#### AIM OF THE EXERCISE
From the first line to the last, set down the data exactly as given.

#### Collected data
File: src/inc/fapg_map.vh
`ifndef FAPG_MAP_VH
`define FAPG_MAP_VH

// Clock period of the internal time base in nanoseconds (100 ns).
`define FAPG_CLK_PERIOD_NS 32'h0000_0064
// One millisecond in nanoseconds.
`define FAPG_MS_NS 32'h000f_4240
// Milliseconds in one second of the time base.
`define FAPG_SECOND_MS 10'h3e8
// Width programming step in milliseconds (20 ms).
`define FAPG_STEP_MS 10'h014
// Reset width in steps: 5 steps of 20 ms gives 100 ms.
`define FAPG_WIDTH_RST_STEPS 6'h05
// Smallest programmable width in steps (20 ms).
`define FAPG_WIDTH_MIN_STEPS 6'h01
// Largest width in steps, once per second variant (980 ms).
`define FAPG_WIDTH_MAX_1PPS 6'h31
// Largest width in steps, five per second variant (180 ms).
`define FAPG_WIDTH_MAX_5PPS 6'h09
// Seconds of valid fix needed before edges count as aligned.
`define FAPG_ALIGN_SECS 3'h4
// Sentence slot index of the lead fix sentence in a record.
`define FAPG_SLOT_LEAD 3'h0

`endif

File: src/hw/fapg_ms_tick.v
`timescale 1ns/100ps
// Millisecond prescaler; restart_i realigns the grid to an epoch.
module fapg_ms_tick #(
    parameter CYC_PER_MS = 10000,
    parameter CNT_W = 14
) (
    input wire clk_i,
    input wire rst_b_i,
    input wire restart_i,
    output reg tick_o
);

    localparam [CNT_W-1:0] LAST = CYC_PER_MS - 1;

    reg [CNT_W-1:0] cnt;

    // A restart zeroes the count so every later tick sits a whole
    // number of milliseconds after the epoch.
    always @(posedge clk_i or negedge rst_b_i)
    begin
        if (!rst_b_i)
        begin
            cnt <= {CNT_W{1'b0}};
            tick_o <= 1'b0;
        end
        else if (restart_i)
        begin
            cnt <= {CNT_W{1'b0}};
            tick_o <= 1'b0;
        end
        else if (cnt == LAST)
        begin
            cnt <= {CNT_W{1'b0}};
            tick_o <= 1'b1;
        end
        else
        begin
            cnt <= cnt + {{(CNT_W-1){1'b0}}, 1'b1};
            tick_o <= 1'b0;
        end
    end

endmodule // fapg_ms_tick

#### TASK RESPONSE
File: src/inc/fapg_map.vh
`ifndef FAPG_MAP_VH
`define FAPG_MAP_VH

// Clock period of the internal time base in nanoseconds (100 ns).
`define FAPG_CLK_PERIOD_NS 32'h0000_0064
// One millisecond in nanoseconds.
`define FAPG_MS_NS 32'h000f_4240
// Milliseconds in one second of the time base.
`define FAPG_SECOND_MS 10'h3e8
// Width programming step in milliseconds (20 ms).
`define FAPG_STEP_MS 10'h014
// Reset width in steps: 5 steps of 20 ms gives 100 ms.
`define FAPG_WIDTH_RST_STEPS 6'h05
// Smallest programmable width in steps (20 ms).
`define FAPG_WIDTH_MIN_STEPS 6'h01
// Largest width in steps, once per second variant (980 ms).
`define FAPG_WIDTH_MAX_1PPS 6'h31
// Largest width in steps, five per second variant (180 ms).
`define FAPG_WIDTH_MAX_5PPS 6'h09
// Seconds of valid fix needed before edges count as aligned.
`define FAPG_ALIGN_SECS 3'h4
// Sentence slot index of the lead fix sentence in a record.
`define FAPG_SLOT_LEAD 3'h0

`endif

File: src/hw/fapg_ms_tick.v
`timescale 1ns/100ps
// Millisecond prescaler; restart_i realigns the grid to an epoch.
module fapg_ms_tick #(
    parameter CYC_PER_MS = 10000,
    parameter CNT_W = 14
) (
    input wire clk_i,
    input wire rst_b_i,
    input wire restart_i,
    output reg tick_o
);

    localparam [CNT_W-1:0] LAST = CYC_PER_MS - 1;

    reg [CNT_W-1:0] cnt;

    // A restart zeroes the count so every later tick sits a whole
    // number of milliseconds after the epoch.
    always @(posedge clk_i or negedge rst_b_i)
    begin
        if (!rst_b_i)
        begin
            cnt <= {CNT_W{1'b0}};
            tick_o <= 1'b0;
        end
        else if (restart_i)
        begin
            cnt <= {CNT_W{1'b0}};
            tick_o <= 1'b0;
        end
        else if (cnt == LAST)
        begin
            cnt <= {CNT_W{1'b0}};
            tick_o <= 1'b1;
        end
        else
        begin
            cnt <= cnt + {{(CNT_W-1){1'b0}}, 1'b1};
            tick_o <= 1'b0;
        end
    end

endmodule // fapg_ms_tick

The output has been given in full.